ECTS Abstracts (2015) 1 P118

Osteoblasts Promote Castration-Resistant Prostate Cancer Growth in Bone by Altering the Intratumoural Steroidogenic Pattern

Malin Hagberg Thulin1, Pontus Thulin1,2, Karin Welén1 & Jan-Erik Damber1

1Dept of Urology, Inst of Clinical Sciences, Sahlgrenska Cancer Center, Sahlgrenska Academy of the University of Gothenburg, Gothenburg, Sweden; 2Clinical Immunology and Transfusion Medicine, Sahlgrenska University Hospital, Gothenburg, Sweden.
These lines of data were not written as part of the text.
**src/core/lpf_defines.vh**
```
// Register map, field positions, reset values and timing counts of the LED frame player.
`ifndef LPF_DEFINES_VH
`define LPF_DEFINES_VH
`define LPF_ADDR_CONFIG        8'h00
`define LPF_ADDR_LED_HI        8'h01
`define LPF_ADDR_LED_LO        8'h02
`define LPF_ADDR_CUR_GAIN      8'h03
`define LPF_ADDR_CHAN_FUNC     8'h04
`define LPF_ADDR_GPIO_DIR      8'h05
`define LPF_ADDR_GPIO_LEVEL    8'h06
`define LPF_ADDR_GPIO_MASK     8'h07
`define LPF_ADDR_GPIO_STATE    8'h08
`define LPF_ADDR_SAMPLE_DIV    8'h09
`define LPF_ADDR_DUTY_FIRST    8'h10
`define LPF_ADDR_DUTY_LAST     8'h1f
`define LPF_ADDR_FRAME_FIRST   8'h20
`define LPF_ADDR_FRAME_LAST    8'haf
`define LPF_ADDR_DUTY_COMMIT   8'hb0
`define LPF_ADDR_FRAME_IVL     8'hb6
`define LPF_ADDR_FIRST_FRAME   8'hb7
`define LPF_COMMIT_KEY         8'h00
`define LPF_FRAME_BYTES        8'h12
`define LPF_RST_CONFIG         8'h80
`define LPF_RST_LED            8'hff
`define LPF_RST_ZERO           8'h00
`define LPF_CFG_SHUTDOWN_BIT   7
`define LPF_CFG_MODE_HI        6
`define LPF_CFG_MODE_LO        5
`define LPF_CFG_AUDIO_MOD_BIT  4
`define LPF_CG_ROLE_BIT        7
`define LPF_CG_CS_HI           6
`define LPF_CG_CS_LO           4
`define LPF_CG_AGC_BIT         3
`define LPF_CG_GAIN_HI         2
`define LPF_CG_GAIN_LO         0
`define LPF_SEL_HI             7
`define LPF_SEL_LO             5
`define LPF_MODE_DIRECT        2'b00
`define LPF_MODE_AUTO          2'b01
`define LPF_MODE_AUDIO         2'b10
`define LPF_CLK_KHZ            10000
`define LPF_SAMPLE_BASE_KHZ    100
`define LPF_SAMPLE_BASE_CYC    (`LPF_CLK_KHZ / `LPF_SAMPLE_BASE_KHZ)
`define LPF_FRAME_DELAY0_US    4870
`define LPF_FRAME_DELAY1_US    9500
`define LPF_FRAME_DELAY0_CYC   (`LPF_FRAME_DELAY0_US * `LPF_CLK_KHZ / 1000)
`define LPF_FRAME_DELAY1_CYC   (`LPF_FRAME_DELAY1_US * `LPF_CLK_KHZ / 1000)
`define LPF_GAIN_STEP_DB       5'h03
`endif

```
**src/core/lpf_frame_player.v**
```verilog
// Sixteen-channel LED PWM engine with frame memory, GPIO upper channels and cascade timing.
//
// Functional notes
// [RL1] Current scale code picks 1.0, 0.75, 0.5, 0.25, 2.0, 1.75, 1.5, 1.25 times reference.
// [RL2] AGC on when agc_enable_n is 0; gain code gives 0 to 21 dB in 3 dB steps.
// [RL3] Function bit 1 makes an upper pin GPIO; lighting settings then skip it.
// [RL4] Direction bit 0 means output, 1 means input; resets to zero.
// [RL5] GPIO output pin is driven at its output-level bit.
// [RL6] Interrupt mask bit 0 enables change interrupt of an input; reset enables all.
// [RL7] State register holds input levels; change_irq_n stays low until the host reads it.
// [RL8] Audio mode samples input at 100 kHz divided by the divisor register.
// [RL9] Channel average current is full scale times duty over 256.
// [RL10] Duty registers at 10h to 1Fh, channel 16 lowest to channel 1 highest.
// [RL11] Frame memory holds eight 18-byte frames from 20h to AFh.
// [RL12] Duty writes go to shadows; writing 00h to B0h commits them.
// [RL13] Frame interval code gives 4.87 ms, 9.5 ms, then doubling up to 608 ms.
// [RL14] First frame code 000 to 111 selects frame 1 to 8.
// [RL15] Auto play runs from start frame to frame 8, wraps to 1, repeats.
// [RL16] Mode 00 drives all channels from active duty registers.
// [RL17] Host makes breathing by rewriting duties and committing each time.
// [RL18] Host steps duties through a 32 or 64 entry gamma table; the host model's gamma_step uses an 8-entry table.
// [RL19] Enabled input change drives change_irq_n low.
// [RL20] Cascade role 0 drives the cascade clock, role 1 follows it as input.
// [RL21] Mode 00 direct, 01 auto play, 10 audio frame, 11 unavailable.
// [RL22] Audio mode shows frame 1 for smallest level up to frame 8 for largest.
// [RL23] Zero divisor stops sampling and holds the current frame.
// [RL24] Frame memory writes show on next display without commit.
`timescale 1ns/1ps
`include "lpf_defines.vh"

module lpf_frame_player #(
  parameter FRAME_DELAY0_CYC = `LPF_FRAME_DELAY0_CYC,
  parameter FRAME_DELAY1_CYC = `LPF_FRAME_DELAY1_CYC,
  parameter CASC_HALF_CYC    = 4
) (
  // Clock and reset.
  input  wire        ref_clk_in,
  input  wire        sys_rst_in,
  // Register port from the serial target.
  input  wire        reg_wr_in,
  input  wire        reg_rd_in,
  input  wire [7:0]  reg_addr_in,
  input  wire [7:0]  reg_wdata_in,
  output reg  [7:0]  reg_rdata_out,
  output reg         reg_rvalid_out,
  // Audio level from the converter.
  input  wire [7:0]  audio_level_in,
  output reg         audio_sample_out,
  output reg         agc_on_out,
  output reg  [4:0]  audio_gain_db_out,
  // Channel drive.
  output reg  [15:0] pwm_out,
  output reg  [3:0]  current_scale_q_out,
  // Upper channel GPIO pins.
  input  wire [7:0]  gpio_in,
  output reg  [7:0]  gpio_out,
  output reg  [7:0]  gpio_oe_out,
  output reg         change_irq_n_out,
  // Cascade clock pin.
  input  wire        casc_clk_in,
  output reg         casc_clk_out,
  output reg         casc_clk_oe_out
);

  ////////////////////////////////////////////////////////////////////////////
  reg [7:0]  config_reg;
  reg [7:0]  led_hi_reg;
  reg [7:0]  led_lo_reg;
  reg [7:0]  cur_gain_reg;
  reg [7:0]  chan_func_reg;
  reg [7:0]  gpio_dir_reg;
  reg [7:0]  gpio_level_reg;
  reg [7:0]  gpio_mask_reg;
  reg [7:0]  gpio_state_reg;
  reg [7:0]  sample_div_reg;
  reg [7:0]  frame_ivl_reg;
  reg [7:0]  first_frame_reg;
  reg [7:0]  shadow_reg [0:15];
  reg [7:0]  duty_reg   [0:15];
  reg [7:0]  frame_mem  [0:143];
  reg        irq_pend_reg;
  integer    i;
  integer    sel_idx;
  integer    ch_idx;

  wire [1:0] mode      = config_reg[`LPF_CFG_MODE_HI:`LPF_CFG_MODE_LO];
  wire       shutdown  = config_reg[`LPF_CFG_SHUTDOWN_BIT];
  wire       slave     = cur_gain_reg[`LPF_CG_ROLE_BIT];
  wire [2:0] cs_sel    = cur_gain_reg[`LPF_CG_CS_HI:`LPF_CG_CS_LO];
  wire [7:0] frame_off = reg_addr_in - `LPF_ADDR_FRAME_FIRST;
  wire [3:0] duty_idx  = reg_addr_in[3:0];
  wire       rd_state  = reg_rd_in && (reg_addr_in == `LPF_ADDR_GPIO_STATE);

  ////////////////////////////////////////////////////////////////////////////
  // Pin synchronisers; the first stage feeds only the second.
  reg [7:0] gpio_s1_reg;
  reg [7:0] gpio_s2_reg;
  reg [7:0] gpio_prev_reg;
  reg       casc_s1_reg;
  reg       casc_s2_reg;
  reg       casc_prev_reg;

  always @(posedge ref_clk_in) begin
    if (sys_rst_in) begin
      gpio_s1_reg   <= 8'h00;
      gpio_s2_reg   <= 8'h00;
      gpio_prev_reg <= 8'h00;
      casc_s1_reg   <= 1'b0;
      casc_s2_reg   <= 1'b0;
      casc_prev_reg <= 1'b0;
    end else begin
      gpio_s1_reg   <= gpio_in;
      gpio_s2_reg   <= gpio_s1_reg;
      gpio_prev_reg <= gpio_s2_reg;
      casc_s1_reg   <= casc_clk_in;
      casc_s2_reg   <= casc_s1_reg;
      casc_prev_reg <= casc_s2_reg;
    end
  end

  ////////////////////////////////////////////////////////////////////////////
  // Register writes.
  always @(posedge ref_clk_in) begin
    if (sys_rst_in) begin
      config_reg      <= `LPF_RST_CONFIG;
      led_hi_reg      <= `LPF_RST_LED;
      led_lo_reg      <= `LPF_RST_LED;
      cur_gain_reg    <= `LPF_RST_ZERO;
      chan_func_reg   <= `LPF_RST_ZERO;
      gpio_dir_reg    <= `LPF_RST_ZERO;
      gpio_level_reg  <= `LPF_RST_ZERO;
      gpio_mask_reg   <= `LPF_RST_ZERO;
      sample_div_reg  <= `LPF_RST_ZERO;
      frame_ivl_reg   <= `LPF_RST_ZERO;
      first_frame_reg <= `LPF_RST_ZERO;
      for (i = 0; i < 16; i = i + 1) begin
        shadow_reg[i] <= `LPF_RST_ZERO;
        duty_reg[i]   <= `LPF_RST_ZERO;
      end
    end else if (reg_wr_in) begin
      case (reg_addr_in)
        `LPF_ADDR_CONFIG:      config_reg      <= reg_wdata_in;
        `LPF_ADDR_LED_HI:      led_hi_reg      <= reg_wdata_in;
        `LPF_ADDR_LED_LO:      led_lo_reg      <= reg_wdata_in;
        `LPF_ADDR_CUR_GAIN:    cur_gain_reg    <= reg_wdata_in;
        `LPF_ADDR_CHAN_FUNC:   chan_func_reg   <= reg_wdata_in;
        `LPF_ADDR_GPIO_DIR:    gpio_dir_reg    <= reg_wdata_in;
        `LPF_ADDR_GPIO_LEVEL:  gpio_level_reg  <= reg_wdata_in;
        `LPF_ADDR_GPIO_MASK:   gpio_mask_reg   <= reg_wdata_in;
        `LPF_ADDR_SAMPLE_DIV:  sample_div_reg  <= reg_wdata_in;
        `LPF_ADDR_FRAME_IVL:   frame_ivl_reg   <= reg_wdata_in;
        `LPF_ADDR_FIRST_FRAME: first_frame_reg <= reg_wdata_in;
        // [RL12] Commit on key.
        `LPF_ADDR_DUTY_COMMIT: begin
          if (reg_wdata_in == `LPF_COMMIT_KEY) begin
            for (i = 0; i < 16; i = i + 1) begin
              duty_reg[i] <= shadow_reg[i];
            end
          end
        end
        default: begin
          // [RL10] Shadow duty bytes.
          if ((reg_addr_in & 8'hf0) == `LPF_ADDR_DUTY_FIRST) begin
            shadow_reg[duty_idx] <= reg_wdata_in;
          end
        end
      endcase
    end
  end

  // Frame memory has no reset; its contents are undefined until the host loads them.
  always @(posedge ref_clk_in) begin
    // [RL11] Frame byte store.
    // [RL24] No commit needed.
    if (reg_wr_in && reg_addr_in >= `LPF_ADDR_FRAME_FIRST && reg_addr_in <= `LPF_ADDR_FRAME_LAST) begin
      frame_mem[frame_off] <= reg_wdata_in;
    end
  end

  ////////////////////////////////////////////////////////////////////////////
  // GPIO, input state and change interrupt.
  wire [7:0] in_pins   = chan_func_reg & gpio_dir_reg;
  wire [7:0] changed   = (gpio_s2_reg ^ gpio_prev_reg) & in_pins & ~gpio_mask_reg;

  always @(posedge ref_clk_in) begin
    if (sys_rst_in) begin
      gpio_state_reg   <= 8'h00;
      irq_pend_reg     <= 1'b0;
      gpio_out         <= 8'h00;
      gpio_oe_out      <= 8'h00;
      change_irq_n_out <= 1'b1;
      reg_rdata_out    <= 8'h00;
      reg_rvalid_out   <= 1'b0;
    end else begin
      // [RL7] Capture input levels.
      gpio_state_reg <= gpio_s2_reg & in_pins;
      // [RL19] Change sets pending; set wins over read clear.
      // [RL6] Mask bit 0 enables.
      if (|changed) begin
        irq_pend_reg <= 1'b1;
      end else if (rd_state) begin
        irq_pend_reg <= 1'b0;
      end
      change_irq_n_out <= ~((|changed) | (irq_pend_reg & ~rd_state));
      // [RL4] Direction per pin.
      // [RL5] Output level.
      gpio_oe_out    <= chan_func_reg & ~gpio_dir_reg;
      gpio_out       <= gpio_level_reg;
      reg_rvalid_out <= reg_rd_in;
      reg_rdata_out  <= rd_state ? gpio_state_reg : 8'h00;
    end
  end

  ////////////////////////////////////////////////////////////////////////////
  // Cascade timing: the master divides its clock, a slave steps on pin edges.
  reg [7:0] casc_div_reg;
  reg       pwm_tick_reg;

  always @(posedge ref_clk_in) begin
    if (sys_rst_in) begin
      casc_div_reg    <= 8'h00;
      casc_clk_out    <= 1'b0;
      casc_clk_oe_out <= 1'b0;
      pwm_tick_reg    <= 1'b0;
    end else begin
      // [RL20] Role selects pin direction.
      casc_clk_oe_out <= ~slave;
      if (casc_div_reg == CASC_HALF_CYC[7:0] - 8'h01) begin
        casc_div_reg <= 8'h00;
        casc_clk_out <= ~casc_clk_out;
      end else begin
        casc_div_reg <= casc_div_reg + 8'h01;
      end
      if (slave) begin
        pwm_tick_reg <= casc_s2_reg & ~casc_prev_reg;
      end else begin
        pwm_tick_reg <= ~casc_clk_out && casc_div_reg == CASC_HALF_CYC[7:0] - 8'h01;
      end
    end
  end

  ////////////////////////////////////////////////////////////////////////////
  // Frame sequencing for auto play and audio modes.
  reg [2:0]  frame_reg;
  reg [23:0] delay_cnt_reg;
  reg [6:0]  base_cnt_reg;
  reg [7:0]  div_cnt_reg;
  reg [1:0]  mode_prev_reg;
  wire [2:0]  frame_delay_sel = frame_ivl_reg[`LPF_SEL_HI:`LPF_SEL_LO];
  wire [23:0] delay_lim = (frame_delay_sel == 3'b000) ? FRAME_DELAY0_CYC[23:0] :
                          (FRAME_DELAY1_CYC[23:0] << (frame_delay_sel - 3'b001));
  wire       base_tick = (base_cnt_reg == `LPF_SAMPLE_BASE_CYC - 1);
  wire       first_wr  = reg_wr_in && reg_addr_in == `LPF_ADDR_FIRST_FRAME;

  always @(posedge ref_clk_in) begin
    if (sys_rst_in) begin
      frame_reg        <= 3'b000;
      delay_cnt_reg    <= 24'h00_0000;
      base_cnt_reg     <= 7'h00;
      div_cnt_reg      <= 8'h00;
      mode_prev_reg    <= `LPF_MODE_DIRECT;
      audio_sample_out <= 1'b0;
    end else begin
      mode_prev_reg    <= mode;
      audio_sample_out <= 1'b0;
      base_cnt_reg     <= base_tick ? 7'h00 : base_cnt_reg + 7'h01;
      if (mode == `LPF_MODE_AUTO) begin
        // [RL14] Start frame on entry.
        if (mode_prev_reg != `LPF_MODE_AUTO || first_wr) begin
          frame_reg     <= first_wr ? reg_wdata_in[`LPF_SEL_HI:`LPF_SEL_LO]
                                    : first_frame_reg[`LPF_SEL_HI:`LPF_SEL_LO];
          delay_cnt_reg <= 24'h00_0000;
        // [RL13] Interval per code.
        end else if (delay_cnt_reg >= delay_lim - 24'h00_0001) begin
          delay_cnt_reg <= 24'h00_0000;
          // [RL15] Wrap eight to one.
          frame_reg     <= frame_reg + 3'b001;
        end else begin
          delay_cnt_reg <= delay_cnt_reg + 24'h00_0001;
        end
      end else if (mode == `LPF_MODE_AUDIO) begin
        // [RL8] Divide the 100 kHz base.
        // [RL23] Zero divisor holds frame.
        if (base_tick && sample_div_reg != 8'h00) begin
          if (div_cnt_reg >= sample_div_reg - 8'h01) begin
            div_cnt_reg      <= 8'h00;
            audio_sample_out <= 1'b1;
            // [RL22] Level picks frame.
            frame_reg        <= audio_level_in[7:5];
          end else begin
            div_cnt_reg <= div_cnt_reg + 8'h01;
          end
        end
      end
    end
  end

  ////////////////////////////////////////////////////////////////////////////
  // Channel duty selection and PWM compare.
  reg [7:0]  pwm_cnt_reg;
  reg [7:0]  sel_duty [0:15];
  reg [15:0] sel_on;
  wire [7:0] frame_base = {1'b0, frame_reg, 4'h0} + {4'h0, frame_reg, 1'b0};

  // [RL16] Direct mode source.
  // [RL21] Mode selects source.
  always @* begin
    for (sel_idx = 0; sel_idx < 16; sel_idx = sel_idx + 1) begin
      if (mode == `LPF_MODE_DIRECT) begin
        sel_duty[sel_idx] = duty_reg[15 - sel_idx];
        sel_on[sel_idx]   = (sel_idx < 8) ? led_lo_reg[sel_idx % 8] : led_hi_reg[sel_idx % 8];
      end else if (mode == `LPF_MODE_AUTO || mode == `LPF_MODE_AUDIO) begin
        sel_duty[sel_idx] = frame_mem[frame_base + 8'h02 + 8'h0f - sel_idx[7:0]];
        sel_on[sel_idx]   = (sel_idx < 8) ? frame_mem[frame_base + 8'h01][sel_idx % 8] :
                                            frame_mem[frame_base][sel_idx % 8];
      end else begin
        sel_duty[sel_idx] = 8'h00;
        sel_on[sel_idx]   = 1'b0;
      end
    end
  end

  always @(posedge ref_clk_in) begin
    if (sys_rst_in) begin
      pwm_cnt_reg         <= 8'h00;
      pwm_out             <= 16'h0000;
      current_scale_q_out <= 4'h4;
      agc_on_out          <= 1'b1;
      audio_gain_db_out   <= 5'h00;
    end else begin
      if (pwm_tick_reg) begin
        pwm_cnt_reg <= pwm_cnt_reg + 8'h01;
      end
      for (ch_idx = 0; ch_idx < 16; ch_idx = ch_idx + 1) begin
        // [RL9] On for duty of 256 steps.
        // [RL3] GPIO pins excluded.
        pwm_out[ch_idx] <= ~shutdown && sel_on[ch_idx] && (pwm_cnt_reg < sel_duty[ch_idx]) &&
                           !(ch_idx >= 8 && chan_func_reg[ch_idx % 8]);
      end
      // [RL1] Scale in quarters.
      case (cs_sel)
        3'b000:  current_scale_q_out <= 4'h4;
        3'b001:  current_scale_q_out <= 4'h3;
        3'b010:  current_scale_q_out <= 4'h2;
        3'b011:  current_scale_q_out <= 4'h1;
        3'b100:  current_scale_q_out <= 4'h8;
        3'b101:  current_scale_q_out <= 4'h7;
        3'b110:  current_scale_q_out <= 4'h6;
        default: current_scale_q_out <= 4'h5;
      endcase
      // [RL2] AGC and gain.
      agc_on_out        <= ~cur_gain_reg[`LPF_CG_AGC_BIT];
      audio_gain_db_out <= `LPF_GAIN_STEP_DB * {2'b00, cur_gain_reg[`LPF_CG_GAIN_HI:`LPF_CG_GAIN_LO]};
    end
  end

endmodule // lpf_frame_player

```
Background: The skeleton is the preferred site for prostate cancer (PC) metastasis leading to incurable castration-resistant disease. The increased expression of genes encoding steroidogenic enzymes found in bone metastatic tissue from patients, suggests that up-regulated intracrine steroidogenesis might contribute to tumour growth at the metastatic site. Because of the overall sclerotic phenotype, we hypothesize that osteoblasts regulate the intratumoural steroidogenesis of castration resistant prostate cancer (CRPC) in bone.
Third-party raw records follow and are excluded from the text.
===== config.mk =====
export PLATFORM = sky130hd
export DESIGN_NAME = ptbd_top
export DESIGN_NICKNAME = d
export VERILOG_FILES = /design/src/shared/ptbd_pkg.sv /design/src/logic/ptbd_divider.sv /design/src/logic/ptbd_top.sv
export SDC_FILE = /design/constraint.sdc
export NUM_CORES = 1
export LEC_CHECK = 0
export ABC_AREA = 1
export ABC_CLOCK_PERIOD_IN_PS = 1700
export BUFFER_PORTS_ARGS = -buffer_cell sky130_fd_sc_hd__buf_2
export CORE_MARGIN = 2
export CORE_UTILIZATION = 50
export DETAILED_ROUTE_END_ITERATION = 10
export GPL_TIMING_DRIVEN = 0
export PLACE_DENSITY = 0.79
export REMOVE_ABC_BUFFERS = 1
export SYNTH_ARGS = -nofsm -noshare
export SYNTH_HDL_FRONTEND = slang
export SYNTH_SLANG_ARGS = --single-unit

===== constraint.sdc =====
create_clock -name i_mclk -period 1.7 [get_ports i_mclk]
set_clock_uncertainty 0.05 [all_clocks]
set_input_delay 0.34 -clock i_mclk [delete_from_list [all_inputs] [get_ports i_mclk]]
set_output_delay 0.34 -clock i_mclk [all_outputs]
set_load 0.05 [all_outputs]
Methods: To determine the role of osteoblasts in intratumoural steroidogenesis of CRPC, we accessed the effect of osteoblast conditioned medium (OCM) on the expression of steroidogenic enzymes in androgen-dependent LNCaP, osteogenic LNCaP-19 and osteolytic PC-3 cells using qPCR. Immunohistochemistry was used to detect changes on the protein level in tissue specimens from intratibial, subcutaneous and orthotopic LNCaP-19 xenograft tumours. Serum levels of OPG and RANKL was measured by ELISA.

Results: Osteoblasts induce and alter the steroidogenic transcription program in CRPC cells closely mimicking the gene expression pattern described in bone metastatic tissue from patients. Osteoblast-stimulated LNCaP-19 cells displayed an increased expression of genes encoding for steroidogenic enzymes (CYP11A1, HSD3B1, and AKR1C3), oestrogen signalling-related genes (CYP19A1, and ERβ), and genes for DHT-inactivating enzymes (UGT2B7, UGT2B15 and UGT2B17). The altered steroid enzymatic pattern was bone specific and verified exclusively in tissue specimens from intratibial LNCaP-19 xenograft tumours. Additionally, serum levels of bone-produced OPG and RANKL reflected an increased oestrogen response in vivo.
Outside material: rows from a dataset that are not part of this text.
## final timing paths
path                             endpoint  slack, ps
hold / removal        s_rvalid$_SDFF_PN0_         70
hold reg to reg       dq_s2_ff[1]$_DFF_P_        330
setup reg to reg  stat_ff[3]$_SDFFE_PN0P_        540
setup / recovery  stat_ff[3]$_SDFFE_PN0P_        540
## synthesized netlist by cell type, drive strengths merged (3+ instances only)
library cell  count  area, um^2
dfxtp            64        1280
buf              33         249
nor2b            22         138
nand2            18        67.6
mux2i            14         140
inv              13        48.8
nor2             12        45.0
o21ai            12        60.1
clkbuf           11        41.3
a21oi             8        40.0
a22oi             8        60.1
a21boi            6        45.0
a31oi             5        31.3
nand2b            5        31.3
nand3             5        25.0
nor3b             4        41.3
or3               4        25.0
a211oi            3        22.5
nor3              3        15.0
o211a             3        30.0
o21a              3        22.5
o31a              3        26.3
Conclusions: Our results demonstrate that osteoblasts are important mediators of the intratumoural steroidogenesis of CRPC and for castration-resistant growth in bone and therefore need to be taken into consideration in the development of new therapeutic approaches.

Disclosure: The authors declared no competing interests. This study was supported by grants from the Swedish Cancer Society: CAN2011/534, ALF/Västra, Sahlgrenska University Hospital Götalandsregionen: ALFGBG-138351, Hillevi Fries, Percy Falks Foundation for Prostate and Breast Cancer Research, Proliv Väst, and Assar Gabrielssons Foundations for Clinical Research: FB12-55 & FB13-81.